Savoia tailors his art as if presenting a succession of snapshots, occasionally basing illustrations on actual photographs. His wide-eyed Marzi deliberately exaggerates the young girl pictured in the rear of the book for purposes of empathy, although she’s far more expressive than the static and unsmiling child in those pictures. The cartooning is always convincing and well-considered.
Marzi covers the bulk of what was published over six volumes in France, then two heftier collections, and the subtitle of the first, translated as Poland through the Eyes of a Child, conveys the theme. Sowa spent her childhood behind the iron curtain in Communist run Poland, the title being the diminutive of her name. She has both an astounding memory, and an admirably convincing manner of evoking the ways of children to whom the world doesn’t always quite make sense. That’s helped via a formidable naturalistic translation from Anjali Singh, whose credit really shouldn’t require searching out.

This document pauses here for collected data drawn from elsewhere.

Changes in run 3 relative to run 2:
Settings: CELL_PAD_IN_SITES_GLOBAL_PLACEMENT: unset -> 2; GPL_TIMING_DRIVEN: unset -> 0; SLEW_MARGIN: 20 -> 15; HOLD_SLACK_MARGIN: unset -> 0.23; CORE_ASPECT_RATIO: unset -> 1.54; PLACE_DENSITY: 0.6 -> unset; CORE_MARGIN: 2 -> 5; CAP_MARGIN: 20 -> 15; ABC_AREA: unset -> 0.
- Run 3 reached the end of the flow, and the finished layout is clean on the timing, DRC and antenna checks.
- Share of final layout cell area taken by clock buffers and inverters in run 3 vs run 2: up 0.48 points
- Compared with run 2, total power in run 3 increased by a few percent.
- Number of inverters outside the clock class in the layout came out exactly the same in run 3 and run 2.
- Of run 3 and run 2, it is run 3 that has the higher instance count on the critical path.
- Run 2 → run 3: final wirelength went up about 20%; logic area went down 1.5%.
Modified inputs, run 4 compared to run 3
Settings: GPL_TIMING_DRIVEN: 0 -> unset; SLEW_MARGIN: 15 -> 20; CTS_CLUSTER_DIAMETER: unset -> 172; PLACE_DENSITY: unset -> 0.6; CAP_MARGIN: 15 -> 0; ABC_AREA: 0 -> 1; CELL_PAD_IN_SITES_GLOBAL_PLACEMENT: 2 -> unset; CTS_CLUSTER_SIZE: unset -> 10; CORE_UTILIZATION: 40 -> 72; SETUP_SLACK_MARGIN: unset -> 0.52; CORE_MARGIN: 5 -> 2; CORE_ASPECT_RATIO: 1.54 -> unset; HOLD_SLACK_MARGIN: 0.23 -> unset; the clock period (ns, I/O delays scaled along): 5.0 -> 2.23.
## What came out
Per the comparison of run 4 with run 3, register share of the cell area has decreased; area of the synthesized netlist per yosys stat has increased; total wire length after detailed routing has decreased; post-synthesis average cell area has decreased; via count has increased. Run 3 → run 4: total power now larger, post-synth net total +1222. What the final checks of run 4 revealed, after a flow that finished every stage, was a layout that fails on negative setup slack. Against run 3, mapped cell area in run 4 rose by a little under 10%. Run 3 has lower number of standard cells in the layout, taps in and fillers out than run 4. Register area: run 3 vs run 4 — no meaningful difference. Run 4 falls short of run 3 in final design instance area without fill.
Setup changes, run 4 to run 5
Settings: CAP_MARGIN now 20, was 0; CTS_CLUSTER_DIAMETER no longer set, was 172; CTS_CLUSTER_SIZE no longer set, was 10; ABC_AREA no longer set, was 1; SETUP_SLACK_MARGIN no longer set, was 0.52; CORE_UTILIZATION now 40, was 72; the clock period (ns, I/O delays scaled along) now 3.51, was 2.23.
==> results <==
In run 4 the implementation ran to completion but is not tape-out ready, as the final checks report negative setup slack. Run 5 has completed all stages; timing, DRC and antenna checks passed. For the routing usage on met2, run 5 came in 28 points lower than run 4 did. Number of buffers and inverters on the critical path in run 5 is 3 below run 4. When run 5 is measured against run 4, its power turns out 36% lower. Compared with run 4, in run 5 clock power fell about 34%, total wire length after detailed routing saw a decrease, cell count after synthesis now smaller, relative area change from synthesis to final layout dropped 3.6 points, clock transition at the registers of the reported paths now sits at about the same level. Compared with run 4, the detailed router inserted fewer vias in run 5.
## inexact_filter
module inexact_filter
# (parameter COUNT= 256) 
(input [7:0] Pixel_in,
input  clk,
output [7:0] Median
);
Size in the first run: about 4,200 flip-flops, ~17 I/O pins, about 89,000 um2 of cells after synthesis.
Settings: LEC_CHECK=0, CAP_MARGIN=20, CORE_MARGIN=2, CORE_UTILIZATION=44, SLEW_MARGIN=20; clock period 10.7 ns.
run.sh (not shown) runs the stock make flow with config.mk's settings and CLKGATE_MAP_FILE=.
The baseline completed with no timing, DRC or antenna violations.
Next try:
Settings changed: ABC_AREA set to 1, CORE_UTILIZATION 44 to 72, CTS_CLUSTER_SIZE set to 14, SETUP_SLACK_MARGIN set to 0.87, SLEW_MARGIN 20 to 5.
Clock period 10.7 ns to 6.27 ns, I/O delays scaled along.
With this change the flow died in clock tree synthesis (4_1_cts) on DPL-0033. Die size went down by 40%. Synthesized cell count decreases by 0.82%. Synthesized area fell by 1.6%.
Next try:
Settings changed: ABC_AREA 1 to not set, CORE_UTILIZATION 72 to 64, CTS_CLUSTER_SIZE 14 to 34, SETUP_SLACK_MARGIN 0.87 to not set, SLEW_MARGIN 5 to 20.
Clock period 6.27 ns to 9.03 ns, I/O delays scaled along.
What happened:
- Now the flow reached the layout checks and failed them: setup timing
- synthesized area goes up by 1.6%
- die size increases by 14%
- synthesized cell count came out higher by 0.83%
Next try:
Settings changed: ABC_AREA set to 1, CORE_UTILIZATION 64 to 72, CTS_CLUSTER_SIZE 34 to not set, SETUP_SLACK_MARGIN set to 0.23, SLEW_MARGIN 20 to 5.
Clock period 9.03 ns to 6.27 ns, I/O delays scaled along.
Result: The new run did not get past clock tree synthesis (4_1_cts) (DPL-0033); synthesized cell count drops by about 0.8%; area after synthesis went down by 1.6%; die area fell by 12%.

---

== red ==
Starting RTL as in the previous note.
==> flow/design.v (excerpt) <==
module inexact_filter
# (parameter COUNT= 256) 
(input [7:0] Pixel_in,
input  clk,
output [7:0] Median
);
clock: 4.22 ns
lec_check: 0
abc_area: 1
cap_margin: 20
core_margin: 2
core_utilization: 72
cts_cluster_diameter: 385
cts_cluster_size: 15
gpl_routability_driven: 0
setup_slack_margin: 0.71
slew_margin: 20
red never completed; the flow aborted with a tool error in 4_1_cts.
Modified inputs, blue compared to red
Settings: GPL_ROUTABILITY_DRIVEN no longer set, was 0; CTS_CLUSTER_DIAMETER no longer set, was 385; CTS_CLUSTER_SIZE no longer set, was 15; ABC_AREA no longer set, was 1; SETUP_SLACK_MARGIN no longer set, was 0.71; CORE_UTILIZATION now 40, was 72; the clock period (ns, I/O delays scaled along) now 10.7, was 4.22.
==> results <==
- Synthesized cell count (blue over red): increase, about 0.8%
- blue vs. red: per-instance average area after synthesis went up by about 0.8%.
- Relative to red, horizontal die dimension increased by 120 um in blue.
- blue finished every step from synthesis to the final layout, and the layout passed the timing, design-rule and antenna checks.
- Synthesized-area fraction occupied by adder cells of red is on par with blue.
[inputs] green vs blue
Settings: an added CTS_CLUSTER_SIZE of 15; an added SETUP_SLACK_MARGIN of 0.49; an added ABC_AREA of 1; a change of CORE_UTILIZATION from 40 to 70; an added GPL_ROUTABILITY_DRIVEN of 0; a change of the clock period (ns, I/O delays scaled along) from 10.7 to 4.22.
### Flow results
What ended green was a tool error in 5_1_grt; the run never finished. The adder-cell share of the synthesized area on green is in line with that on blue. For post-cts resize count, dividing the value from blue by the value from green gives 0.54. Min yosys-reported design area after synthesis across green and blue: green. Delta (green minus blue): buffers inserted during post-CTS setup optimization moved up, cell count after synthesis lower, post-detailed-placement half-perimeter wirelength has decreased, core box area now smaller. Relative to blue, the share of the core filled by cells before placement of green is higher by 30 points. Compared with blue, in green number of placement rows -43; register share after synthesis +1.5 points; synthesized area -1400 sq um.
Changes in orange relative to green:
Settings: clearing SETUP_SLACK_MARGIN, which used to be 0.49; clearing GPL_ROUTABILITY_DRIVEN, which used to be 0; swapping 70 for 66 in CORE_UTILIZATION; clearing CTS_CLUSTER_SIZE, which used to be 15; clearing ABC_AREA, which used to be 1; swapping 4.22 for 5.7 in the clock period (ns, I/O delays scaled along).
--- outcome ---
The layout from orange, despite a flow that completed every stage, fails the layout checks, with the failing checks listed as setup timing. Comparing green and orange, synthesized area is higher on orange. In the metrics for green and orange, the one carrying the lower placed instance count is green. Total cells reported by yosys after synthesis: orange > green. Comparing orange against green, there is no change at all in CTS H-tree depth.
Design Module_Wrapper, start of the top module:
module Module_Wrapper (
    input logic ACLK,
    input logic ARESETN,
    input  logic [31:0] AWADDR,
    input  logic AWVALID,
    output logic AWREADY,
    input  logic [31:0] WDATA,
    input  logic WVALID,
    output logic WREADY,
    output logic [1:0] BRESP,
    output logic BVALID,
    input  logic BREADY,
    output logic [1:0] SS,
    output logic MOSI,
    output logic SCLK,
    input  logic MISO
);
    logic sclk_int, sclk_tick;
    logic fready_full, fready_empty;
    logic wr_en, rd_en;
    logic [31:0] tx_data_bus, ss_data_bus;
    logic [31:0] fifo_tx_out, fifo_ss_out;
    logic [33:0] data_to_master;
    logic go, dready, sresp;
    logic tx_full, tx_empty, ss_full, ss_empty;
    FDIVIDER fdiv_inst (
        .ACLK(ACLK),
        .RESTN(ARESETN),
        .SCLK(sclk_int),
        .TICK(sclk_tick)
    );
    AXI_SLAVE axi_inst (
        .ACLK(ACLK),
        .ARESETN(ARESETN),
        .AWADDR(AWADDR), .AWVALID(AWVALID), .AWREADY(AWREADY),
        .WDATA(WDATA), .WVALID(WVALID), .WREADY(WREADY),
        .BRESP(BRESP), .BVALID(BVALID), .BREADY(BREADY),
        .FREADY_full(fready_full),
        .wr_en(wr_en),
        .Tx_data_out(tx_data_bus),
        .SS_data_out(ss_data_bus)
    );
    Async_Tx_FIFO tx_fifo_inst (
        .ACLK(ACLK),
        .SCLK(sclk_tick),
        .rst_n(ARESETN),
  ...
clock: 2.14 ns
lec_check: 0
abc_area: 1
cap_margin: 20
core_margin: 2
core_utilization: 72
cts_cluster_diameter: 78
place_density_lb_addon: 0.3
setup_slack_margin: -0.1
slew_margin: 20
run.sh (not shown) runs the stock make flow with config.mk's settings and CLKGATE_MAP_FILE=.
The first run completed, yet does not pass: negative setup slack.
==> next run, changes <==
- CTS_CLUSTER_DIAMETER: 78 -> 101
- PLACE_DENSITY_LB_ADDON: 0.3 -> unset
- SETUP_SLACK_MARGIN: -0.1 -> unset
- clock period: 2.14 -> 4.74 ns (I/O delays scaled with it)
After rerunning:
- This time the run went through all stages and came out clean
- setup slack gets better by 1.4 ns
- core utilization fell by 2.6 points
- total power drops by about 55%
==> next run, changes <==
- ABC_AREA: 1 -> unset
- CORE_UTILIZATION: 72 -> 67
- CTS_CLUSTER_DIAMETER: 101 -> unset
- clock period: 4.74 -> 3.29 ns (I/O delays scaled with it)
What happened: Die area went up by 4.7%. Total power went up by about 43%. Setup slack is worse by 0.94 ns. Final cell count went down by 25%. Non-clock buffer count went up by 14.
==> next run, changes <==
- CORE_UTILIZATION: 67 -> 72
- SETUP_SLACK_MARGIN: unset -> -0.11
- clock period: 3.29 -> 2.14 ns (I/O delays scaled with it)
Outcome: This time the run completed and failed the layout checks on negative setup slack. Synthesized area stays the same. Design area went up by 1.3%. Sequential share of layout area fell by 0.79 points. Wire length rose by 7.5%.
==> next run, changes <==
- ABC_AREA: unset -> 1
- CAP_MARGIN: 20 -> 0
- CELL_PAD_IN_SITES_DETAIL_PLACEMENT: unset -> 0
- CTS_CLUSTER_DIAMETER: unset -> 384
- CTS_CLUSTER_SIZE: unset -> 15
- GPL_ROUTABILITY_DRIVEN: unset -> 0
- MAX_ROUTING_LAYER: unset -> met5
- PLACE_DENSITY_LB_ADDON: unset -> 0.06
- SETUP_SLACK_MARGIN: -0.11 -> 0.62
- TNS_END_PERCENT: unset -> 80
Effect: The new run finished but fails on negative setup slack; first-iteration DRC count climbs to 3.3 times its value; global-route usage came out higher by 4.9 points; final area is higher by about 11%.

========
Starting RTL as in the previous note.
Settings: LEC_CHECK=0, CAP_MARGIN=20, CORE_MARGIN=2, CORE_UTILIZATION=8, SLEW_MARGIN=20; clock period 10.8 ns.
The first run went through all stages and came out clean.
==> next run, changes <==
ABC_AREA = 1   (was default)
CORE_UTILIZATION = 72   (was 8)
Register-to-register slack gets worse by 290 ps.
Power goes up by 1.2%.
Via count goes up by 35%.
Utilization goes up by 71 points.
Critical path depth goes up by 2.
Design area goes down by 13%.
Worst setup slack gets better by 350 ps.
==> next run, changes <==
ABC_AREA = default   (was 1)
CORE_UTILIZATION = 40   (was 72)
clock period = 4.34 ns   (was 10.8 ns; I/O delays follow)
=>
- total power grows to 2.5 times its value
- setup slack loses 5100 ps
- die size grows by 74%
==> next run, changes <==
ABC_AREA = 1   (was default)
CORE_UTILIZATION = 64   (was 40)
TNS_END_PERCENT = 15   (was default)
clock period = 4.24 ns   (was 4.34 ns; I/O delays follow)
=>
- via count rises by 31%
- cell area went down by 0.71%
- routed wire length rises by 13%

========
Setup of job 2683:
Module_Wrapper again, from the RTL that the note above started with.
// Module_Wrapper
module Module_Wrapper (
    input logic ACLK,
    input logic ARESETN,
    input  logic [31:0] AWADDR,
    input  logic AWVALID,
    output logic AWREADY,
    input  logic [31:0] WDATA,
    input  logic WVALID,
    output logic WREADY,
    output logic [1:0] BRESP,
    output logic BVALID,
    input  logic BREADY,
    output logic [1:0] SS,
    output logic MOSI,
    output logic SCLK,
    input  logic MISO
);
make LEC_CHECK=0 CAP_MARGIN=20 CELL_PAD_IN_SITES_DETAIL_PLACEMENT=1 CELL_PAD_IN_SITES_GLOBAL_PLACEMENT=3 CORE_MARGIN=3 CORE_UTILIZATION=40 CTS_CLUSTER_SIZE=27 GPL_ROUTABILITY_DRIVEN=0 GPL_TIMING_DRIVEN=1 HOLD_SLACK_MARGIN=0.08 MAX_ROUTING_LAYER=met4 MIN_ROUTING_LAYER=met2 PLACE_DENSITY_LB_ADDON=0.01 SETUP_SLACK_MARGIN=0.22 SLEW_MARGIN=20 TNS_END_PERCENT=35 finish   # period 5.94 ns
Job 2683 | status: complete | timing, DRC, antenna: pass
## Diff of input files: job 8020 against job 2683
Settings: CELL_PAD_IN_SITES_DETAIL_PLACEMENT removed (was 1); GPL_TIMING_DRIVEN changed from 1 to 0; GPL_ROUTABILITY_DRIVEN removed (was 0); CORE_MARGIN changed from 3 to 2; TNS_END_PERCENT removed (was 35); the clock period (ns, I/O delays scaled along) changed from 5.94 to 2.54.
==> results <==
Every run in job 8020 and job 2683 closed cleanly, with the single exception of job 8020.
The layout from job 8020, despite a flow that completed every stage, fails the layout checks, with the failing checks listed as negative setup slack.
Measured against job 8020, the power of job 2683 comes out at 0.42 times the reference value.
Transition at the pin with the smallest max-transition slack up 0.068 ns in job 8020 wrt job 2683
Run comparison: job 2683 class of the most critical hold timing path reg2reg; job 8020 class of the most critical hold timing path in2reg
Any difference in register cell area after layout between job 8020 and job 2683 is small enough to ignore.
On die height: job 8020 sits below job 2683.
[job 8020] wire length per cell rose 5.1% relative to job 2683
Lower die area among job 8020 and job 2683: job 8020
Between job 2683 and job 8020, the number of logic gates figures differ only marginally.
Input changes introduced in job 5791 (baseline for comparison: job 8020):
Settings: removing SETUP_SLACK_MARGIN (formerly 0.22); removing CELL_PAD_IN_SITES_GLOBAL_PLACEMENT (formerly 3); changing HOLD_SLACK_MARGIN from 0.08 to -0.03; removing GPL_TIMING_DRIVEN (formerly 0); changing the clock period (ns, I/O delays scaled along) from 2.54 to 3.4.
## What came out
Every stage of the flow completed for job 5791, and the final layout passed the timing, DRC and antenna checks.
Job 5791 vs job 8020, max-slew headroom at the worst pin went up by 17 points.
From job 8020 to job 5791 the numbers moved as follows: fraction of power consumed by the clock network higher, global-route wire length before repair decreased 12000 um.
Between job 5791 and job 8020, the met3 layer usage reported by global route is lower for job 5791.
Relative to job 8020, cell area has gone down in job 5791.
Run comparison: job 5791 slowest stage cell on the critical path sky130_fd_sc_hd__clkdlybuf4s50_1; job 8020 slowest stage cell on the critical path sky130_fd_sc_hd__dfxtp_2
Setup changes, job 5791 to job 4665
Settings: a deleted MAX_ROUTING_LAYER that had been met4; a deleted HOLD_SLACK_MARGIN that had been -0.03; a deleted CTS_CLUSTER_SIZE that had been 27; a deleted PLACE_DENSITY_LB_ADDON that had been 0.01; a deleted MIN_ROUTING_LAYER that had been met2; a change of the clock period (ns, I/O delays scaled along) from 3.4 to 7.0.
Findings:
- Job 5791 → job 4665: total internal power lower, transition time at the pin with the least slew margin increased by 0.19 ns relative to the old numbers, final total power down 12 mW, register share of the cell area higher.
- Delta(non-clock buffer area fraction after layout, job 4665 - job 5791) < 0
- Comparing job 5791 and job 4665, the higher number of fill cells is on job 5791.
- Worst setup slack ended up 2.97 ns higher on job 4665 than on job 5791.
- Compared with job 5791, job 4665 shows a lower global-route wire length before repair.
- Job 4665 vs. job 5791: count of hold-fix buffers inserted at cts shows no meaningful change, pre-CTS setup slack shows an increase of 2.39 ns.
Input-level comparison between job 4345 and job 4665:
Settings: GPL_TIMING_DRIVEN now 1, previously not set; CELL_PAD_IN_SITES_DETAIL_PLACEMENT now 2, previously not set; TNS_END_PERCENT now 95, previously not set; GPL_ROUTABILITY_DRIVEN now 0, previously not set; CORE_MARGIN now 5, was 2; MAX_ROUTING_LAYER now met4, previously not set; CORE_UTILIZATION now 48, was 40; CTS_CLUSTER_DIAMETER now 34, previously not set; CELL_PAD_IN_SITES_GLOBAL_PLACEMENT now 3, previously not set; CORE_ASPECT_RATIO now 0.57, previously not set.
[summary]
- Cell area, job 4345 and job 4665: larger value in job 4345
- Compared with job 4665, in job 4345 amount of wire on met3 after detailed routing up about 90%, clock buffer count decreased by 1 relative to the old numbers, routed wire length rose by about 47%.
- Run comparison: job 4345 largest power group clock; job 4665 largest power group sequential cells

========
Module_Wrapper again, from the RTL that the note above started with.
export LEC_CHECK = 0
export ABC_AREA = 1
export CAP_MARGIN = 20
export CORE_MARGIN = 2
export CORE_UTILIZATION = 69
export SETUP_SLACK_MARGIN = 0.56
export SLEW_MARGIN = 20
create_clock -name core_clock -period 2.15 [get_ports {ACLK}]
The starting point ran to the end with violations: negative setup slack.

Marzi’s childhood encompassed tumultuous times in Poland, with the Communist leader Jaruzelski struggling to placate the workers of the country as the Solidarity union increasingly challenged his dictatorial authority. This is personalised as Marzi, in a chapter titled ’11 Days’ conveys her foreboding and how she misses her father as he participates in industrial action. That, though, is only a small part of a glorious anecdotal recollection of what to us is alien culture, yet is life as it’s lived as far as Marzi is concerned. Apart from the Latin American soap operas, strangely syndicated in Poland, to which she becomes addicted. There are many happy occasions, but also Marzi constantly having to deal with the moods of her cold and authoritarian mother, her own personal Jaruzelski, who seems ill-suited to raising children.
This is not exactly the same material as seen in the original European editions. It’s been cut down, and most dramatically instead of being coloured in the original bright shades it matches the European collected editions in using a limited palette of brown and rust, with highlights, most frequently Marzi’s hair, picked out in red and orange. It’s an effective change, presumably meant to accentuate the deprivation of the times.
Marzi is a graphic novel with widespread appeal. She comes over as a likeable and curious child, and has dozens of charming stories, without ever slipping into saccharine sentimentality. This is the mythical graphic novel you can give anyone.